- _EXTRACTED ENTRIES_:
##########
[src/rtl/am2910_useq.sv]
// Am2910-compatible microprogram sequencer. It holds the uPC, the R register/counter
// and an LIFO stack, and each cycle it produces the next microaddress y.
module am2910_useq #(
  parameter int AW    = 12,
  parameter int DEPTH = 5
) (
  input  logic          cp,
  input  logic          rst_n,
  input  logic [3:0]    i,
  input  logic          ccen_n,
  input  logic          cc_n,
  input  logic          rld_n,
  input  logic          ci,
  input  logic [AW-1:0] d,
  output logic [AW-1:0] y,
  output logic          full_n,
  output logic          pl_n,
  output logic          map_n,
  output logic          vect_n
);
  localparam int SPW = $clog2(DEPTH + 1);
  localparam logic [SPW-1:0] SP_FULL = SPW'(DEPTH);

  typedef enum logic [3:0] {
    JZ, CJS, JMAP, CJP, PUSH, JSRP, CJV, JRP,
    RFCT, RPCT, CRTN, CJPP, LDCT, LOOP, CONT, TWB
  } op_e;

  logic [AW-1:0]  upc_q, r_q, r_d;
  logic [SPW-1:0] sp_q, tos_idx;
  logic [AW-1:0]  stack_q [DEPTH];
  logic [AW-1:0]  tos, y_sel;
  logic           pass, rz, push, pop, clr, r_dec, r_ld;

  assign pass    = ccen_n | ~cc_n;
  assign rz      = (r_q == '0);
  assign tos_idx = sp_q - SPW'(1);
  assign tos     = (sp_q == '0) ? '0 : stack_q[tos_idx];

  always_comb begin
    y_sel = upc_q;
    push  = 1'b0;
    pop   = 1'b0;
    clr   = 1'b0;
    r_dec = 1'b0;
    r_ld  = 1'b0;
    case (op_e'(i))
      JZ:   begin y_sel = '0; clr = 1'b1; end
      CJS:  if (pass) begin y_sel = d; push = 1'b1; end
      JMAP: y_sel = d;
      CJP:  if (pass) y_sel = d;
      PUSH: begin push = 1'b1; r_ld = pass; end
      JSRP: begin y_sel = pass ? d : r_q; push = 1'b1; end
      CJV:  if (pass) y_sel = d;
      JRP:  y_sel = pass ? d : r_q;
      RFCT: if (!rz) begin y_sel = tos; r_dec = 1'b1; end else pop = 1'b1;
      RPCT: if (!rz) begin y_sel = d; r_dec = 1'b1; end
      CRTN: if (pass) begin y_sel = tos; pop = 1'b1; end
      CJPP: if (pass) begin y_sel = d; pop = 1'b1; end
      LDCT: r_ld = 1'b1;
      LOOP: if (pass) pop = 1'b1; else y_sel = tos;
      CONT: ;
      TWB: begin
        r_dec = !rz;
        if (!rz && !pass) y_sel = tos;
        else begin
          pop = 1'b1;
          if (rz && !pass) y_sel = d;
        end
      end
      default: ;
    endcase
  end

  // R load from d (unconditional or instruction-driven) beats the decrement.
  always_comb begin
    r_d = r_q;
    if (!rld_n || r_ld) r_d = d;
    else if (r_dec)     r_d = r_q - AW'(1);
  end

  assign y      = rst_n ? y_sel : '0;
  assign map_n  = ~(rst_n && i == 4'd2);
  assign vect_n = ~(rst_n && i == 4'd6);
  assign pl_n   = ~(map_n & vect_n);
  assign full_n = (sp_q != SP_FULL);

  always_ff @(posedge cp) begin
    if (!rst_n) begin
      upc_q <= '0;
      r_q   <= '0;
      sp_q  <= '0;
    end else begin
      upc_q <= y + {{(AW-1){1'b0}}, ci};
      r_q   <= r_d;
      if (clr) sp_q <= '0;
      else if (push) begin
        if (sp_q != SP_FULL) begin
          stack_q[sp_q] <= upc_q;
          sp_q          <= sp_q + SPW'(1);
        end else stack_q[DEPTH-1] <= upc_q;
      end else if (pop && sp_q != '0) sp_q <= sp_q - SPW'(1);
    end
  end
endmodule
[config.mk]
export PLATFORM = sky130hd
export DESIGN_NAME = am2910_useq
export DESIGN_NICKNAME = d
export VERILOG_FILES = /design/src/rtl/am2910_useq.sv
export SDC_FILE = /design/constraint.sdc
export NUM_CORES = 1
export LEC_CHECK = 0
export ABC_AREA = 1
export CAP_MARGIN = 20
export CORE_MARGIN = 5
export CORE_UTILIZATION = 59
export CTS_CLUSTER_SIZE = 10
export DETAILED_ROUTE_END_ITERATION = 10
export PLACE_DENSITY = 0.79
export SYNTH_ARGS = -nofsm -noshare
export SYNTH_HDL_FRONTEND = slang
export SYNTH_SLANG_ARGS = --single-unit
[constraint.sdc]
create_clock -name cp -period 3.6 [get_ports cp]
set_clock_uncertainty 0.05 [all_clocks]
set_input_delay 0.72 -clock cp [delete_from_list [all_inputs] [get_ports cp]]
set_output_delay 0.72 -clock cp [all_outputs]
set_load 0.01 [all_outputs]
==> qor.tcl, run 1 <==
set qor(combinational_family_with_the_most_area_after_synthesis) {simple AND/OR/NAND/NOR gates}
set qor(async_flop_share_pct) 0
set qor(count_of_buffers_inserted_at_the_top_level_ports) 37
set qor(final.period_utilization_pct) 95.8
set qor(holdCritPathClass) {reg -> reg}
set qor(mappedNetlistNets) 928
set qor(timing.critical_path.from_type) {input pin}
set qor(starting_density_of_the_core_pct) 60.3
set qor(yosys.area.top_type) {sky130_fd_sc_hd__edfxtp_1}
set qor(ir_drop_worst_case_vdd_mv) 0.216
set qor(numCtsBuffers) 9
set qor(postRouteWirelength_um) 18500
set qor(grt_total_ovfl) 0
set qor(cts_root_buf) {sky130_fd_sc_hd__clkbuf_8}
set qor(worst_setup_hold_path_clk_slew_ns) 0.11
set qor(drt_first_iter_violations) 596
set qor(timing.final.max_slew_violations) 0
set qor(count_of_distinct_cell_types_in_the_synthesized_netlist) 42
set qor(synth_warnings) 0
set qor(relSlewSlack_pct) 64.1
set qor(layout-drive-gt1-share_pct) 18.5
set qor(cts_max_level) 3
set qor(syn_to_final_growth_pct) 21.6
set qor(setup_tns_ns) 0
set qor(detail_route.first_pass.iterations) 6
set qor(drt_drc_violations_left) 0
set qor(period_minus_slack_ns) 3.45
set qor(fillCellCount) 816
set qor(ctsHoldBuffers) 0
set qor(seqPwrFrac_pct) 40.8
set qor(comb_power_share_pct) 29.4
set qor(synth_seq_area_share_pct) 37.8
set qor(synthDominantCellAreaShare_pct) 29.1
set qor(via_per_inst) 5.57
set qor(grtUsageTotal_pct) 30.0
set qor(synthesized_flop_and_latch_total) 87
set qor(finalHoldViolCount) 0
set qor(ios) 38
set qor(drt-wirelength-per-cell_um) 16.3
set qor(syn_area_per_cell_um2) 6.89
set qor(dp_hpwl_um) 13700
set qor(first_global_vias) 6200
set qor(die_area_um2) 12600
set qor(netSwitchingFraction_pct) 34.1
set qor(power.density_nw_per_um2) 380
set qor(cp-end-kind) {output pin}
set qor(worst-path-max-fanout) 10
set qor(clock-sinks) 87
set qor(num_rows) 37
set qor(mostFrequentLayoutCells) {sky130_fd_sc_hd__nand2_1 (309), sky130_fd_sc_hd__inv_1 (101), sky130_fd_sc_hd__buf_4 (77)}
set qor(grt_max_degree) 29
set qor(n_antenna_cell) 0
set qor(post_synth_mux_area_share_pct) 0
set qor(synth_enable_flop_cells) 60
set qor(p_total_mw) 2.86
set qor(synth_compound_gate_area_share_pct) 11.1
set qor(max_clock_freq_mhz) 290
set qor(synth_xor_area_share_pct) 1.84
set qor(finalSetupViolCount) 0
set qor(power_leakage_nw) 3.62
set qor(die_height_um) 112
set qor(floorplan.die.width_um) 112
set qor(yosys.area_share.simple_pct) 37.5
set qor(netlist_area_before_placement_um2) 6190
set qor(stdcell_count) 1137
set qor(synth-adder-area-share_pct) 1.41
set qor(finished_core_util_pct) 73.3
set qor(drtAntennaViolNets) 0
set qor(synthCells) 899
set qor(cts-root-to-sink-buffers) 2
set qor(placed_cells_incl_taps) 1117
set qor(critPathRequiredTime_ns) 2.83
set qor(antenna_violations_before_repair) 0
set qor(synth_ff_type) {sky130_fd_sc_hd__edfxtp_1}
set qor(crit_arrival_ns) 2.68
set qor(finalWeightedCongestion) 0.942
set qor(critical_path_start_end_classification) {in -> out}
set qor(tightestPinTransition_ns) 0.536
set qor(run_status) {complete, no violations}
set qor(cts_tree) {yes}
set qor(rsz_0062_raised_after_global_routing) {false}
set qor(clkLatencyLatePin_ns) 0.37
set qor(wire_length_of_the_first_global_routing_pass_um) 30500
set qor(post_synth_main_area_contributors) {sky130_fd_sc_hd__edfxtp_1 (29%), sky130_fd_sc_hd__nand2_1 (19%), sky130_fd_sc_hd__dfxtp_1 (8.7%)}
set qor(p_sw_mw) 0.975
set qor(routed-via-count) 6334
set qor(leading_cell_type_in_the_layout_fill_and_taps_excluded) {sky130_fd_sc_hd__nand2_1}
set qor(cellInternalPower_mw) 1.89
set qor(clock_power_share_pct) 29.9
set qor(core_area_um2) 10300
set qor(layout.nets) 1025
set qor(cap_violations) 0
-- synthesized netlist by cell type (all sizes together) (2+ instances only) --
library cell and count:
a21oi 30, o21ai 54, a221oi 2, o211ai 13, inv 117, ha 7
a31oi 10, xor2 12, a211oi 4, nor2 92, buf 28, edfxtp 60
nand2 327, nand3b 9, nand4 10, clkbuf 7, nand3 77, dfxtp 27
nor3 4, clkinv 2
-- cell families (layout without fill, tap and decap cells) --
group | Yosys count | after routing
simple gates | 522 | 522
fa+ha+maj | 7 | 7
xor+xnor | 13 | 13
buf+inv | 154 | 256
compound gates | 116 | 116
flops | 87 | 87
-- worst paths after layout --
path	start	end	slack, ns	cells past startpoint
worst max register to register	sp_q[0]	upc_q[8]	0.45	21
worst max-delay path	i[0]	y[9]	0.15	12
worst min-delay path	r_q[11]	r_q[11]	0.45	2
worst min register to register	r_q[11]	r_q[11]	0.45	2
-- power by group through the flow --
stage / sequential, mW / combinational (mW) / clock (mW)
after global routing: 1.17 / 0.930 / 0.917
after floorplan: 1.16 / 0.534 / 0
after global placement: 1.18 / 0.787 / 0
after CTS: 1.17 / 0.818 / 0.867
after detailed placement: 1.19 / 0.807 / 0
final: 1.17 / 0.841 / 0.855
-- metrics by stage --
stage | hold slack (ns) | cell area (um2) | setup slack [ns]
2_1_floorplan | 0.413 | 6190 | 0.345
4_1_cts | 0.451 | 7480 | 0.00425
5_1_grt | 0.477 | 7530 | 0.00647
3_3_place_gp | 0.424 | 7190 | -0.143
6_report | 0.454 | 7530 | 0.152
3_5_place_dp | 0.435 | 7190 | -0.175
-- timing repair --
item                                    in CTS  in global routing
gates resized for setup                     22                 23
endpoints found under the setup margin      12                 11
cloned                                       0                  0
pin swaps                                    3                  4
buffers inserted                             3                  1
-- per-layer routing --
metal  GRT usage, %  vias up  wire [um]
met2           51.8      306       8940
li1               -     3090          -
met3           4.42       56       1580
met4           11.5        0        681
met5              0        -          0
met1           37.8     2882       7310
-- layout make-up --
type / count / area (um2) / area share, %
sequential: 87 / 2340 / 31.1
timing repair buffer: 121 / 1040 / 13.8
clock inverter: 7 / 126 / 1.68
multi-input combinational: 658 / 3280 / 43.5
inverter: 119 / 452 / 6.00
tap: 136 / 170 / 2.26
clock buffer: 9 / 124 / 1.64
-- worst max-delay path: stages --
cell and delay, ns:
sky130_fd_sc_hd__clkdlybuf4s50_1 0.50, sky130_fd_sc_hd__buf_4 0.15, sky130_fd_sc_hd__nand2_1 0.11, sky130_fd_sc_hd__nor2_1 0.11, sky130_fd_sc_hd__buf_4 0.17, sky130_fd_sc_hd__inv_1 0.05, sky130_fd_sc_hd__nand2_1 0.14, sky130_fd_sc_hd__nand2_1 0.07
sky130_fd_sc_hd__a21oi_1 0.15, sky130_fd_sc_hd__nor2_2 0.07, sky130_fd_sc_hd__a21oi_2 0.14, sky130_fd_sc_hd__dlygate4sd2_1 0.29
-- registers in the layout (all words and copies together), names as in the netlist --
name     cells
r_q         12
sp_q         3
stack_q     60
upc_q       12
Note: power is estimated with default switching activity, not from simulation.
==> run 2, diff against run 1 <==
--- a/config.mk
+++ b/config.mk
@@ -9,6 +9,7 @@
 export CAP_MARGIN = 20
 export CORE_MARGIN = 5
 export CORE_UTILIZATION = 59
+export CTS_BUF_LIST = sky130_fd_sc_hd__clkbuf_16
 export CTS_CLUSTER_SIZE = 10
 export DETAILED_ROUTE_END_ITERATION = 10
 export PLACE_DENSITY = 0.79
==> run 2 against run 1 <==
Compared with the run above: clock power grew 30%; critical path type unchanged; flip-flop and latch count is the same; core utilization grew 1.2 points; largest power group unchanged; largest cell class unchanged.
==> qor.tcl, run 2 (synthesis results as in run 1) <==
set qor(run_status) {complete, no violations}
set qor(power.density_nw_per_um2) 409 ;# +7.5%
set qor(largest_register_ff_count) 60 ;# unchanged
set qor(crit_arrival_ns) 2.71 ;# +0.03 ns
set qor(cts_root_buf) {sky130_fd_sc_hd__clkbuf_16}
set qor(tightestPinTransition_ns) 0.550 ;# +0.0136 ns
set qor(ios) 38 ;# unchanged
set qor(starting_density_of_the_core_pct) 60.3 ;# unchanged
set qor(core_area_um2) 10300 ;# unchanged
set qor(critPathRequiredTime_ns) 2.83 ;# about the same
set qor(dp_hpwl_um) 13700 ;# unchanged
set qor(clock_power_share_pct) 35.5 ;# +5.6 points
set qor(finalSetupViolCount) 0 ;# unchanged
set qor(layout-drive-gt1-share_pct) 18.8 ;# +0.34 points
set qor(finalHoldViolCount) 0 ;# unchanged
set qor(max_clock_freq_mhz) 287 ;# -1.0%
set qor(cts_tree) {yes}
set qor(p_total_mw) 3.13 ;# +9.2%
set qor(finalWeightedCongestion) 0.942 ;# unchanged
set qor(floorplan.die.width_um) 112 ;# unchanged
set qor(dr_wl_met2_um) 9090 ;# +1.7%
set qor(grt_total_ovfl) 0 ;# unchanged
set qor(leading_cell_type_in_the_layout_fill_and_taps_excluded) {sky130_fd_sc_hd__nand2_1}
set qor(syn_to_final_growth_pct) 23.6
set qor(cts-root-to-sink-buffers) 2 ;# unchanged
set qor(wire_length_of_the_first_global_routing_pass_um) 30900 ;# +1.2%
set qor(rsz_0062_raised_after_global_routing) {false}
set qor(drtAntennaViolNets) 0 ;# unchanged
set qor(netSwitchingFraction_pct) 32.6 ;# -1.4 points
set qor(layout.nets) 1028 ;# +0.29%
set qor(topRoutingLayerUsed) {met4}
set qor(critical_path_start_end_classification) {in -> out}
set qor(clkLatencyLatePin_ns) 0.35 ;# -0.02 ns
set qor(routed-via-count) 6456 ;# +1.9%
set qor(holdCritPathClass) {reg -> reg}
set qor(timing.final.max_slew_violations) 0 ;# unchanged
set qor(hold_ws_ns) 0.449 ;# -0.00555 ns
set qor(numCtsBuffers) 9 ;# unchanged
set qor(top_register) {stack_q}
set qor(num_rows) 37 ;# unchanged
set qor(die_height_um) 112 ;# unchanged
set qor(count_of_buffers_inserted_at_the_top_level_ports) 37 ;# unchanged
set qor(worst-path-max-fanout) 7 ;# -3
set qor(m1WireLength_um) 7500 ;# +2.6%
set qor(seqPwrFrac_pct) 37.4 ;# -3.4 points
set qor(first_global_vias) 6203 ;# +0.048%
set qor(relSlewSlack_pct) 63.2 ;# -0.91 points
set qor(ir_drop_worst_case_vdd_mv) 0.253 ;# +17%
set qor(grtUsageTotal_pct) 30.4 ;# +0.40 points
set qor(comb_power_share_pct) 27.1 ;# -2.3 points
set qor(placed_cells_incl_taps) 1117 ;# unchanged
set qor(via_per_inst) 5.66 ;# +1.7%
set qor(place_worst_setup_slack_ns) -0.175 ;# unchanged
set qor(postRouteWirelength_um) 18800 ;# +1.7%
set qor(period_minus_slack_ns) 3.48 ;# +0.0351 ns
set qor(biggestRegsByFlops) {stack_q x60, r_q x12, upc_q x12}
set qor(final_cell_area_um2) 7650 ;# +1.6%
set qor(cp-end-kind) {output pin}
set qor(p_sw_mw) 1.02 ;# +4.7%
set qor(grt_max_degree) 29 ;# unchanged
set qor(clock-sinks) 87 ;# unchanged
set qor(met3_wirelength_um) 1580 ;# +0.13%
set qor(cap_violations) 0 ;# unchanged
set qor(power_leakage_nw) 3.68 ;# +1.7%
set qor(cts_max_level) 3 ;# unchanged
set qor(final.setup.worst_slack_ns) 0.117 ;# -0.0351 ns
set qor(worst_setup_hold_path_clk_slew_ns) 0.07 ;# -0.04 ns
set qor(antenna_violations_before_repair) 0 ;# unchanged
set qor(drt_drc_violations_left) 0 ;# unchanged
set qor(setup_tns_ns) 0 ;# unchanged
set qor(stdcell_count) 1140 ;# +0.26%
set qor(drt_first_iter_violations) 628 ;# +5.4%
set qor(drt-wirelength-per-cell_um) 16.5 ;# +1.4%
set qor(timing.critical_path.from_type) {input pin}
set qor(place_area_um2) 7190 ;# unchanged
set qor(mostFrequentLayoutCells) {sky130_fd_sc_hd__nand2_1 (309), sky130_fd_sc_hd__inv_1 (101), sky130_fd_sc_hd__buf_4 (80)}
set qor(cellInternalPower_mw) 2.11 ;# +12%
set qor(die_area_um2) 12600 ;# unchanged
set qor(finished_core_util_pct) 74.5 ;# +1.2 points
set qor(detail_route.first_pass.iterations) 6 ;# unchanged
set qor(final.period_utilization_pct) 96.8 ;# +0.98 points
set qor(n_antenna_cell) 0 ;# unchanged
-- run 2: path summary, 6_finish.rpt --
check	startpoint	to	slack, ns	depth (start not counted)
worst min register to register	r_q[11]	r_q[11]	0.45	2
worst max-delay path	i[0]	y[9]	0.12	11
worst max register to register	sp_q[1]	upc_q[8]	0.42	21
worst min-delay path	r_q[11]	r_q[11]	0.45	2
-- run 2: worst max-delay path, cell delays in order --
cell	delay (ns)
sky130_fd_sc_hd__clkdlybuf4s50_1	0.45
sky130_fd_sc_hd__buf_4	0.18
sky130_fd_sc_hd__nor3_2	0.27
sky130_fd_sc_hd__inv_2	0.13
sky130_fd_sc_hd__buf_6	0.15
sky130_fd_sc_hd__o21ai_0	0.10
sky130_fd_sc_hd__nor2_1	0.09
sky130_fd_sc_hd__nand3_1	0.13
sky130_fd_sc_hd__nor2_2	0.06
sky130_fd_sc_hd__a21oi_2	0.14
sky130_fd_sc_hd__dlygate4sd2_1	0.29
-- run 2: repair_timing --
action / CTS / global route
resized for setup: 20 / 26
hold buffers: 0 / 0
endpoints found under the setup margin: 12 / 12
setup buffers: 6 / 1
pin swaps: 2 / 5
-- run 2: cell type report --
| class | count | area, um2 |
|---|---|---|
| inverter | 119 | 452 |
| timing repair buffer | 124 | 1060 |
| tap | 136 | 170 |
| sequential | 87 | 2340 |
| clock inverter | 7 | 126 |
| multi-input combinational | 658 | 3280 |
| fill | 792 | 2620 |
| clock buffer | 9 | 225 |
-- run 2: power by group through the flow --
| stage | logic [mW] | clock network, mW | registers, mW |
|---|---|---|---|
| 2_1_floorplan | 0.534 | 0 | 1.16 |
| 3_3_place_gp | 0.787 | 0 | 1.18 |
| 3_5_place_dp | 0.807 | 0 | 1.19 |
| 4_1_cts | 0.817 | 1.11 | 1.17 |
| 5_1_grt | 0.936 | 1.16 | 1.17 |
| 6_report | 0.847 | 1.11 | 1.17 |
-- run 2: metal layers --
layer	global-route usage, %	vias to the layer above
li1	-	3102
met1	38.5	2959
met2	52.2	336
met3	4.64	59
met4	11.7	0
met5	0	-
##########
- _TASK REQUIREMENTS_:
Up to and including the line with "PUSH: begin push", repeat the entries exactly, beginning at their first line.

- _OUTPUT OF THE TASK_:
[src/rtl/am2910_useq.sv]
// Am2910-compatible microprogram sequencer. It holds the uPC, the R register/counter
// and an LIFO stack, and each cycle it produces the next microaddress y.
module am2910_useq #(
  parameter int AW    = 12,
  parameter int DEPTH = 5
) (
  input  logic          cp,
  input  logic          rst_n,
  input  logic [3:0]    i,
  input  logic          ccen_n,
  input  logic          cc_n,
  input  logic          rld_n,
  input  logic          ci,
  input  logic [AW-1:0] d,
  output logic [AW-1:0] y,
  output logic          full_n,
  output logic          pl_n,
  output logic          map_n,
  output logic          vect_n
);
  localparam int SPW = $clog2(DEPTH + 1);
  localparam logic [SPW-1:0] SP_FULL = SPW'(DEPTH);

  typedef enum logic [3:0] {
    JZ, CJS, JMAP, CJP, PUSH, JSRP, CJV, JRP,
    RFCT, RPCT, CRTN, CJPP, LDCT, LOOP, CONT, TWB
  } op_e;

  logic [AW-1:0]  upc_q, r_q, r_d;
  logic [SPW-1:0] sp_q, tos_idx;
  logic [AW-1:0]  stack_q [DEPTH];
  logic [AW-1:0]  tos, y_sel;
  logic           pass, rz, push, pop, clr, r_dec, r_ld;

  assign pass    = ccen_n | ~cc_n;
  assign rz      = (r_q == '0);
  assign tos_idx = sp_q - SPW'(1);
  assign tos     = (sp_q == '0) ? '0 : stack_q[tos_idx];

  always_comb begin
    y_sel = upc_q;
    push  = 1'b0;
    pop   = 1'b0;
    clr   = 1'b0;
    r_dec = 1'b0;
    r_ld  = 1'b0;
    case (op_e'(i))
      JZ:   begin y_sel = '0; clr = 1'b1; end
      CJS:  if (pass) begin y_sel = d; push = 1'b1; end
      JMAP: y_sel = d;
      CJP:  if (pass) y_sel = d;
      PUSH: begin push = 1'b1; r_ld = pass; end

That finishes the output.